(Given information)

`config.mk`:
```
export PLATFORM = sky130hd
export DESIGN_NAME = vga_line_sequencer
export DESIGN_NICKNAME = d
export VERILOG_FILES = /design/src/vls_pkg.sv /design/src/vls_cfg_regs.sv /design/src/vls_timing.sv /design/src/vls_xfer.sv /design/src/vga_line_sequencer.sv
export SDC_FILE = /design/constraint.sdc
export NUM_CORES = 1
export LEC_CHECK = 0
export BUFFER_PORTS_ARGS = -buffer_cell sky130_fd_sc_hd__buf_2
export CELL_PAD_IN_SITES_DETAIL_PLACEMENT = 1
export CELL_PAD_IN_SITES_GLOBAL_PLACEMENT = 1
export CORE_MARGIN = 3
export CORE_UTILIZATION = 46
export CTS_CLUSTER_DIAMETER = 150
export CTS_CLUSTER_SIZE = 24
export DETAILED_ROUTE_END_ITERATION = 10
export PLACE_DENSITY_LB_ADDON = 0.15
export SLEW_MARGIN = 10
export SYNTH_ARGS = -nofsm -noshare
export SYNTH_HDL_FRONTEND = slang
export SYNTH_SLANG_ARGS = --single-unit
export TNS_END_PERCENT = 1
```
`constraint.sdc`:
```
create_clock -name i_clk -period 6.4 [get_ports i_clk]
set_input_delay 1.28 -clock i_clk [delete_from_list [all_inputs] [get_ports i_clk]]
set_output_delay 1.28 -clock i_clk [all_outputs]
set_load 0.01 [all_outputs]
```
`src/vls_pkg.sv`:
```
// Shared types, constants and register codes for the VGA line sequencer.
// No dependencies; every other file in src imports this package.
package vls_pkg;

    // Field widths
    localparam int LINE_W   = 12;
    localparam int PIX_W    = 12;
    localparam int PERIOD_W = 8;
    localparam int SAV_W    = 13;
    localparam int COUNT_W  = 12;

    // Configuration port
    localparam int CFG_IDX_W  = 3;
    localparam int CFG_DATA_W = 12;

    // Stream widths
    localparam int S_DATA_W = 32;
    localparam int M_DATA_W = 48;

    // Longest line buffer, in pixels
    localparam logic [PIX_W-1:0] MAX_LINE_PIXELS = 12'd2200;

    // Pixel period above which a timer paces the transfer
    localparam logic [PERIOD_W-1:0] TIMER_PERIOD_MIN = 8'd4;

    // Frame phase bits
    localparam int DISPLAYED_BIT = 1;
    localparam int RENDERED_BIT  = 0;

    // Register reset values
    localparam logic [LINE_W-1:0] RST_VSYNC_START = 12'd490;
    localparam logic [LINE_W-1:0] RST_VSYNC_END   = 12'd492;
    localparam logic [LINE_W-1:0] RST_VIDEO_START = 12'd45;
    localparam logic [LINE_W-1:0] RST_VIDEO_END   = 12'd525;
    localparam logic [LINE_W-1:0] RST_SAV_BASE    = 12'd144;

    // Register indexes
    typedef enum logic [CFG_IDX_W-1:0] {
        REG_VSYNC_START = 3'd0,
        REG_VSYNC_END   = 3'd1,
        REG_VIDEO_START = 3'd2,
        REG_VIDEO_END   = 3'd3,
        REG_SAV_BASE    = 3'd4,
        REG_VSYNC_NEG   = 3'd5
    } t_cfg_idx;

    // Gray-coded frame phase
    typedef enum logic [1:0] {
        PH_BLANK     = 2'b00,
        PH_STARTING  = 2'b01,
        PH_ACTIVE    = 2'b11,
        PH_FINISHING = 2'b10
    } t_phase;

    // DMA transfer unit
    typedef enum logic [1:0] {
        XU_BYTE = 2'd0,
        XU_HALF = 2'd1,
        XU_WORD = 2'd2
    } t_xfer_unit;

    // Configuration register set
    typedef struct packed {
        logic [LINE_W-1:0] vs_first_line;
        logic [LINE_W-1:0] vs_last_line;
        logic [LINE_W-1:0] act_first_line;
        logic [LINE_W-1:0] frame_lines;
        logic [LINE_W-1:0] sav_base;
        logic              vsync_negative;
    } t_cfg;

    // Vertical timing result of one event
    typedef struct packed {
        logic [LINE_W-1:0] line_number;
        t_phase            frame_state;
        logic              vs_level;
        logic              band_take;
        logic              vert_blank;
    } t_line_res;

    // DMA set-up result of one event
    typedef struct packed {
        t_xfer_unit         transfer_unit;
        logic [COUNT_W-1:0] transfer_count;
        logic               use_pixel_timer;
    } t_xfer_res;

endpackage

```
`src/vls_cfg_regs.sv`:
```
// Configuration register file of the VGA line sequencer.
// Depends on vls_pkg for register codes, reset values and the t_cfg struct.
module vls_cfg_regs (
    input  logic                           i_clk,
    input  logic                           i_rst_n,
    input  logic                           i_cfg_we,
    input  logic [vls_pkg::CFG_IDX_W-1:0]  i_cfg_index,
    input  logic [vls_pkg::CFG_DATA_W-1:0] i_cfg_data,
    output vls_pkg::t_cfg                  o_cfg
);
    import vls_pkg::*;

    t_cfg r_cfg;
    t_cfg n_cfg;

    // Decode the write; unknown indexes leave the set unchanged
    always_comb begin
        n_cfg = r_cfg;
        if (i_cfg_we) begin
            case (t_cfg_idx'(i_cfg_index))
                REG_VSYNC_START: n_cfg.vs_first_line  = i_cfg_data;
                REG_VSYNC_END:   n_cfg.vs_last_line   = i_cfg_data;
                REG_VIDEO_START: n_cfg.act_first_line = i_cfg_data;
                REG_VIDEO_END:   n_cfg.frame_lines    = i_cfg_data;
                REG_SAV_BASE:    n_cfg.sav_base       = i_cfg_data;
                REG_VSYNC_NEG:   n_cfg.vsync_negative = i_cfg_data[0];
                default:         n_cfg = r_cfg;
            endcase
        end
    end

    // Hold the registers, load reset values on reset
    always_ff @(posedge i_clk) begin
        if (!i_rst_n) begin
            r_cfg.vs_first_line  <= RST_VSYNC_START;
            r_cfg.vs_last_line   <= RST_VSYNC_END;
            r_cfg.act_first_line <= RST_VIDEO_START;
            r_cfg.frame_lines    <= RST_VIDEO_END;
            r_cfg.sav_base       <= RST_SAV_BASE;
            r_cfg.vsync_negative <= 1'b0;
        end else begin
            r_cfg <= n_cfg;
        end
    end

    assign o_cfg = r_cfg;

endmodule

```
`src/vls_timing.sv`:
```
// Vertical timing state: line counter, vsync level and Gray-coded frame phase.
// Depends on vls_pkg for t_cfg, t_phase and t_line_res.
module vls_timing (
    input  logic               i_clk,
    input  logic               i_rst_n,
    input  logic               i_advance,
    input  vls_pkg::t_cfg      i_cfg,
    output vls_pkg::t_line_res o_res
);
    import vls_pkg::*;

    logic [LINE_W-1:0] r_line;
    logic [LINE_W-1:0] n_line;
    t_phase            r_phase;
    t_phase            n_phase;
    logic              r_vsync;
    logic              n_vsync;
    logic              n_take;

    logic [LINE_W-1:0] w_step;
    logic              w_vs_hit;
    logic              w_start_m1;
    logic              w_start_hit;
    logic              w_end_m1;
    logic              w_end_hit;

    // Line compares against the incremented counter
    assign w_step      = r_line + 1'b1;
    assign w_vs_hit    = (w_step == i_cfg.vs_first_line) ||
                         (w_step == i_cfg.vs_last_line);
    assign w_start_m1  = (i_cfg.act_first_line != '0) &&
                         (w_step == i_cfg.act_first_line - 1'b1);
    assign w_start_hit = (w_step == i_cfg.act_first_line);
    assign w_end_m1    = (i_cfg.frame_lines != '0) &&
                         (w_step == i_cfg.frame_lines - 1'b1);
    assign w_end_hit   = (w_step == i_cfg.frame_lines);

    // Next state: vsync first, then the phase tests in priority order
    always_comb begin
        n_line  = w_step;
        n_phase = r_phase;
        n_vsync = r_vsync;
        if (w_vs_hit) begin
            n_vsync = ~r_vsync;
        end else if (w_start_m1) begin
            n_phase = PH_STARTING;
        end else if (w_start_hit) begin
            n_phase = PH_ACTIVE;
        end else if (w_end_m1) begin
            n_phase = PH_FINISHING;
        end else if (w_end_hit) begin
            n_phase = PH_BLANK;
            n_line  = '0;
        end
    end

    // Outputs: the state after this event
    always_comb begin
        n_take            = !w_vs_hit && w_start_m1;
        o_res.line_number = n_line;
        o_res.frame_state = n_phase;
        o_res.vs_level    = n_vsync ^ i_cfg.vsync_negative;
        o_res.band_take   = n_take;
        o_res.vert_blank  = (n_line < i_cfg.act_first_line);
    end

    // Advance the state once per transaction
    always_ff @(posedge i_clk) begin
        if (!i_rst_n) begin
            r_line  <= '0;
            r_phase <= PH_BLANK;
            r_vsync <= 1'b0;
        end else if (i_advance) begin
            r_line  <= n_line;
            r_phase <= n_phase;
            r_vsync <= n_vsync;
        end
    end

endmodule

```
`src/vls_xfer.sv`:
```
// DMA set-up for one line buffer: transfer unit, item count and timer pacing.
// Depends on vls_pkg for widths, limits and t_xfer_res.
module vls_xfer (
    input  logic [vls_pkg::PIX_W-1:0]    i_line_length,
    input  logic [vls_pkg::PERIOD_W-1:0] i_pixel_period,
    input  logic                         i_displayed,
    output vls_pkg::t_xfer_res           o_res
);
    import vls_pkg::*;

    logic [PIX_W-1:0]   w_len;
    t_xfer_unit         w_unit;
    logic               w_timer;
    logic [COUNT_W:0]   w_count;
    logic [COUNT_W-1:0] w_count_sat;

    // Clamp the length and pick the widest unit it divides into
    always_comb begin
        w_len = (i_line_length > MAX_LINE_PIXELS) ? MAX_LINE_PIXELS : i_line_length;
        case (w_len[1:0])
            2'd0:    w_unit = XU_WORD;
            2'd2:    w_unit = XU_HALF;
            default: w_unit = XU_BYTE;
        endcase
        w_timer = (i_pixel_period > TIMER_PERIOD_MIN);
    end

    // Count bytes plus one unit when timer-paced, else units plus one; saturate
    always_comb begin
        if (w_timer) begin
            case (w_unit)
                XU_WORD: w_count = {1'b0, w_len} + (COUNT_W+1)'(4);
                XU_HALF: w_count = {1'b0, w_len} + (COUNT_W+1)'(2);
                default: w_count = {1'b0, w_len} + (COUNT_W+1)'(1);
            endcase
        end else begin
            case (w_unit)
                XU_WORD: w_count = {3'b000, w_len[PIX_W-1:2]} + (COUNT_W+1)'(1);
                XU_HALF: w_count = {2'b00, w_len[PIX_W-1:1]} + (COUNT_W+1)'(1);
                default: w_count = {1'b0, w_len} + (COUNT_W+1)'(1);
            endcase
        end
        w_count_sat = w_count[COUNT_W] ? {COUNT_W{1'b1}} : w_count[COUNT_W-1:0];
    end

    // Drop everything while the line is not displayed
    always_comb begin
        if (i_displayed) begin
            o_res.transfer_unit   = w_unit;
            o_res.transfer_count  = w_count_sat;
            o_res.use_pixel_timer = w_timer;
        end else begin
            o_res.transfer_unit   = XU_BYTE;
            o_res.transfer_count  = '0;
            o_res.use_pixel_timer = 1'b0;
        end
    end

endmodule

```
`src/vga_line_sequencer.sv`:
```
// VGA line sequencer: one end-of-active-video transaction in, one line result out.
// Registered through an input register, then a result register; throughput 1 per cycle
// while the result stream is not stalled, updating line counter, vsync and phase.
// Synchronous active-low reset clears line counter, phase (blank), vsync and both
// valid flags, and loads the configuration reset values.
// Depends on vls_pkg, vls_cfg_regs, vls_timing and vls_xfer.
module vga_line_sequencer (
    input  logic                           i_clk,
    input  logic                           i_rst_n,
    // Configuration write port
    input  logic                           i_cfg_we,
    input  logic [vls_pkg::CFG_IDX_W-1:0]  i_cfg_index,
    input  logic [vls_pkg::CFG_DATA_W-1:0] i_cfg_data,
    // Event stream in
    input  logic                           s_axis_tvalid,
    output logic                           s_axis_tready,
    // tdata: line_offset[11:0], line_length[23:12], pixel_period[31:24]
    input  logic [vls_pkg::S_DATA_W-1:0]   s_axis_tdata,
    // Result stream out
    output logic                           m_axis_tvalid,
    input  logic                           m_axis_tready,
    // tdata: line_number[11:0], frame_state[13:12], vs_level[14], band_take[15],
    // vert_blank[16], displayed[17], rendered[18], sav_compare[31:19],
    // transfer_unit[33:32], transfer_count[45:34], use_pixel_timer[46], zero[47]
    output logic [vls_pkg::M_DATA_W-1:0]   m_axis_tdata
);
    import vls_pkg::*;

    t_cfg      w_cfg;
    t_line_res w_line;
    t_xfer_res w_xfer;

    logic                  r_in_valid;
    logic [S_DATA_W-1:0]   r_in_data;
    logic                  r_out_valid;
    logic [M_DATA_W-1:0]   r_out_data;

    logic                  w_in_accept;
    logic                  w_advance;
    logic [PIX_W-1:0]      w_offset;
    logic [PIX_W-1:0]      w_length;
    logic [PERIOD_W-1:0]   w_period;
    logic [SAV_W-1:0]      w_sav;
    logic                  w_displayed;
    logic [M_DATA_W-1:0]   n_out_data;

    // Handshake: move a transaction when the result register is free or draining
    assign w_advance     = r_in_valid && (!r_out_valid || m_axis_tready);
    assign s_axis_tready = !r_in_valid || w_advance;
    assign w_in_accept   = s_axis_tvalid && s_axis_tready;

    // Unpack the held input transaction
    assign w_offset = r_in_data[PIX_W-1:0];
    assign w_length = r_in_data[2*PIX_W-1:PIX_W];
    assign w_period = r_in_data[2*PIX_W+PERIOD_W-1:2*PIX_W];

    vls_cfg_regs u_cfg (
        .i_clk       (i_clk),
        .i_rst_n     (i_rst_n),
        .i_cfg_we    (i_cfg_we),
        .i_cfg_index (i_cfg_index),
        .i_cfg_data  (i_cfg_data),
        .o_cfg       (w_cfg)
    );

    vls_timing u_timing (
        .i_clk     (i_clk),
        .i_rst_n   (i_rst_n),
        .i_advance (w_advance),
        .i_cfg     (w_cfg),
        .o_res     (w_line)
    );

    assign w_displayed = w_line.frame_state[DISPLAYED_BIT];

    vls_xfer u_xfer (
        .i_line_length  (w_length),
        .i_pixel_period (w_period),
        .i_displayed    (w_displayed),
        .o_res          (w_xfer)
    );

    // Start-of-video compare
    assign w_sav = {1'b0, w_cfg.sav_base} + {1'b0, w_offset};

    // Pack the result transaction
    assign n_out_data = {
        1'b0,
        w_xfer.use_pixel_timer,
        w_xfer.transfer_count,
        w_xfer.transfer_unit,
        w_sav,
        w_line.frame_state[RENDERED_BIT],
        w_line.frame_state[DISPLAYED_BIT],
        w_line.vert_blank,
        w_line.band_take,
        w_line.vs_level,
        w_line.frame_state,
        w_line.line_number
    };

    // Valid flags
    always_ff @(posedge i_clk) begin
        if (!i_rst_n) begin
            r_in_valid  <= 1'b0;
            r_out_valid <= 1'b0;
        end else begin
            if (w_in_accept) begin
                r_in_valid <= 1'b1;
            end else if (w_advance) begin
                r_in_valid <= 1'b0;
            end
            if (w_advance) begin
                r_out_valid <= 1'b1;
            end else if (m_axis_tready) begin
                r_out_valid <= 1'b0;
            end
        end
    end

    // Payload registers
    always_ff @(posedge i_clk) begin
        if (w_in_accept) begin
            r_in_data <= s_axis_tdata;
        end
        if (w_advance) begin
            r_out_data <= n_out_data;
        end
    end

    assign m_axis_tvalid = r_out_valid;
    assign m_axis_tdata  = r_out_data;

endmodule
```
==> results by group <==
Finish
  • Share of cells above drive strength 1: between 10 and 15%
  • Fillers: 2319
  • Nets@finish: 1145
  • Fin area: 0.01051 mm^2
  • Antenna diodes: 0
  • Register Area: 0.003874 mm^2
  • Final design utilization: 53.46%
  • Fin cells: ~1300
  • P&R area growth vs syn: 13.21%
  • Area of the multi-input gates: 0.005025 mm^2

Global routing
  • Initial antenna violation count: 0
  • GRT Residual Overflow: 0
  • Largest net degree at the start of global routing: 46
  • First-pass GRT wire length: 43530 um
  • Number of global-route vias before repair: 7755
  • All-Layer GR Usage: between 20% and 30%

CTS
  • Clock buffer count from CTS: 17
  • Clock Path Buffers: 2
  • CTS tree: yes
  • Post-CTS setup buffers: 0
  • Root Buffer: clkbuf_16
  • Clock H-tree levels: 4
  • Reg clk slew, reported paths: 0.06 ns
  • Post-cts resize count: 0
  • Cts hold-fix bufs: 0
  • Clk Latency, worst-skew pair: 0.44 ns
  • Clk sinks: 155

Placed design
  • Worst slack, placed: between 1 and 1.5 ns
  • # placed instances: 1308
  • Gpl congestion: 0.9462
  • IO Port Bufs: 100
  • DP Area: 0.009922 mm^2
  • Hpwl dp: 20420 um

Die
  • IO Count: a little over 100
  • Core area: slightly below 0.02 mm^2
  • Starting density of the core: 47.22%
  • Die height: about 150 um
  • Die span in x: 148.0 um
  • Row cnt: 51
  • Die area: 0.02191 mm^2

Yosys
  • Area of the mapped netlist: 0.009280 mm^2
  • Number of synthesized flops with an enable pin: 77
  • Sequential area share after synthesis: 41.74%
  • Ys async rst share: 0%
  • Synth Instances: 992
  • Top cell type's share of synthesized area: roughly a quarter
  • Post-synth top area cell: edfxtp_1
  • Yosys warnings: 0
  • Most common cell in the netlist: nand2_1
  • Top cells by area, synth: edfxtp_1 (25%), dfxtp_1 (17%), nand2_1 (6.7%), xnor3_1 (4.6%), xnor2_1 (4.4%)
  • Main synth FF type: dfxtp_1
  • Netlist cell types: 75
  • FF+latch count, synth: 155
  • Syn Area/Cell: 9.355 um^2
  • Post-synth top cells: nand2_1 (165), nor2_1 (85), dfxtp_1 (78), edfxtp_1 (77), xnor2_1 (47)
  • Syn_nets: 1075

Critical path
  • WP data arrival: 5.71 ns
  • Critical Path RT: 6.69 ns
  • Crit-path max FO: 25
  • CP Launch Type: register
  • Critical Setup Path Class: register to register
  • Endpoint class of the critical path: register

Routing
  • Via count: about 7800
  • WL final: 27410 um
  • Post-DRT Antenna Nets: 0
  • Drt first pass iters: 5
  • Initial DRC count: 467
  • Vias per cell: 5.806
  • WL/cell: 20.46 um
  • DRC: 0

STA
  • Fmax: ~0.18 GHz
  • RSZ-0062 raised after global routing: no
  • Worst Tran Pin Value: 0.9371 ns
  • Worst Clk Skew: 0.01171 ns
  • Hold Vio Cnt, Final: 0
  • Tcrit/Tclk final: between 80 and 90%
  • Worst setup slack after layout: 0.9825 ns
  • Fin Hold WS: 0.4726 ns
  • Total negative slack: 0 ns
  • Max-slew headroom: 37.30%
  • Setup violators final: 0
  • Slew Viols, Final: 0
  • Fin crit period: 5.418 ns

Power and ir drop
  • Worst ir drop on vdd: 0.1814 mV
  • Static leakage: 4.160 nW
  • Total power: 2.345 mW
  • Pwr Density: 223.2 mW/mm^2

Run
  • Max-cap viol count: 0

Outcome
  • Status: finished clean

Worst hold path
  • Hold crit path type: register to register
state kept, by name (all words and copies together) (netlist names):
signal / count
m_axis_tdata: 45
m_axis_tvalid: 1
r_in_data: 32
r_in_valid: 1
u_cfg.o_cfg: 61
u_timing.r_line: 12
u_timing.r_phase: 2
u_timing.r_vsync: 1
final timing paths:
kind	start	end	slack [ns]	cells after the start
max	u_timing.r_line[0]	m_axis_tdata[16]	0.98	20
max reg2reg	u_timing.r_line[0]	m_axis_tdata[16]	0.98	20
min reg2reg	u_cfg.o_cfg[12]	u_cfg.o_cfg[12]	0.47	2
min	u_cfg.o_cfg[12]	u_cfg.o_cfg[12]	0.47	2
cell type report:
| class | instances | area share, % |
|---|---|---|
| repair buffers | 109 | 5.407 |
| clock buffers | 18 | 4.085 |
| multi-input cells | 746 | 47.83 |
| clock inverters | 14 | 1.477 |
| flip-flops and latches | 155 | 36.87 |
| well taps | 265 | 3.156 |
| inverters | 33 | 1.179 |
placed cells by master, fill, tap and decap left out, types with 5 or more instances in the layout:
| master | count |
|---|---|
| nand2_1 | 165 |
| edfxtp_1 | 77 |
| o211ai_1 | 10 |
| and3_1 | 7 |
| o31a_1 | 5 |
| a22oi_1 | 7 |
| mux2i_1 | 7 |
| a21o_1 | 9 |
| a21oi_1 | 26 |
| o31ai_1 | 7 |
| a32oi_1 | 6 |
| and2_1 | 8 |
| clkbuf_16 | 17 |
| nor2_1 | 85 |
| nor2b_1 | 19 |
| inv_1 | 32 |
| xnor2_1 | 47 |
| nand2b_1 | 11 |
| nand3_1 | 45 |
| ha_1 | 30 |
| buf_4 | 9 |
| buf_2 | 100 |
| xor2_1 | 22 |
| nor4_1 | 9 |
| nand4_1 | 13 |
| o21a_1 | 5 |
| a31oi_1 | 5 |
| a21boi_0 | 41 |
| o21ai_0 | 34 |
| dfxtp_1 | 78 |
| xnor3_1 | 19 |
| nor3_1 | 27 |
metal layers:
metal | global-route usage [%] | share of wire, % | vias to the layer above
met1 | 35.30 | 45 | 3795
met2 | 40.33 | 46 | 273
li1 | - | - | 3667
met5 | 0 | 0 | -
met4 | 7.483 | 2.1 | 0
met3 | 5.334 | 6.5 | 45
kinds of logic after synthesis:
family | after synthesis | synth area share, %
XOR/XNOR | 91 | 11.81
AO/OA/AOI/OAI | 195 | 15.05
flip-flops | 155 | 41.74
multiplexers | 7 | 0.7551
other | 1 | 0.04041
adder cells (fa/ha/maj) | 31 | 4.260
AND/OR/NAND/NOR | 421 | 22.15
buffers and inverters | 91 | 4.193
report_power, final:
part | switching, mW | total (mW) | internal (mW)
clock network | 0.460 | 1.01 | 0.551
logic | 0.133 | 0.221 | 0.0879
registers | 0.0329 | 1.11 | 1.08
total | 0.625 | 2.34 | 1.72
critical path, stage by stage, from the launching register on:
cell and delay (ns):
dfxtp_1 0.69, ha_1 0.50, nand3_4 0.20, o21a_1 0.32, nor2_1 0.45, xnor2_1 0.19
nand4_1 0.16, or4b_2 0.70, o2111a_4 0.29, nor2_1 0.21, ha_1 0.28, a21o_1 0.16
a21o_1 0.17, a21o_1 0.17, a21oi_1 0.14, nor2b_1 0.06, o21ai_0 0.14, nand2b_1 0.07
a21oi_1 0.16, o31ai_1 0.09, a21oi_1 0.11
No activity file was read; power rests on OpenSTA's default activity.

(End Given information)

→ The task
Please reproduce, exactly as they appear above, the lines from the line containing "critical path: register" up to and including the line containing "Worst hold path".

→ Final answer
  • Endpoint class of the critical path: register

Routing
  • Via count: about 7800
  • WL final: 27410 um
  • Post-DRT Antenna Nets: 0
  • Drt first pass iters: 5
  • Initial DRC count: 467
  • Vias per cell: 5.806
  • WL/cell: 20.46 um
  • DRC: 0

STA
  • Fmax: ~0.18 GHz
  • RSZ-0062 raised after global routing: no
  • Worst Tran Pin Value: 0.9371 ns
  • Worst Clk Skew: 0.01171 ns
  • Hold Vio Cnt, Final: 0
  • Tcrit/Tclk final: between 80 and 90%
  • Worst setup slack after layout: 0.9825 ns
  • Fin Hold WS: 0.4726 ns
  • Total negative slack: 0 ns
  • Max-slew headroom: 37.30%
  • Setup violators final: 0
  • Slew Viols, Final: 0
  • Fin crit period: 5.418 ns

Power and ir drop
  • Worst ir drop on vdd: 0.1814 mV
  • Static leakage: 4.160 nW
  • Total power: 2.345 mW
  • Pwr Density: 223.2 mW/mm^2

Run
  • Max-cap viol count: 0

Outcome
  • Status: finished clean

Worst hold path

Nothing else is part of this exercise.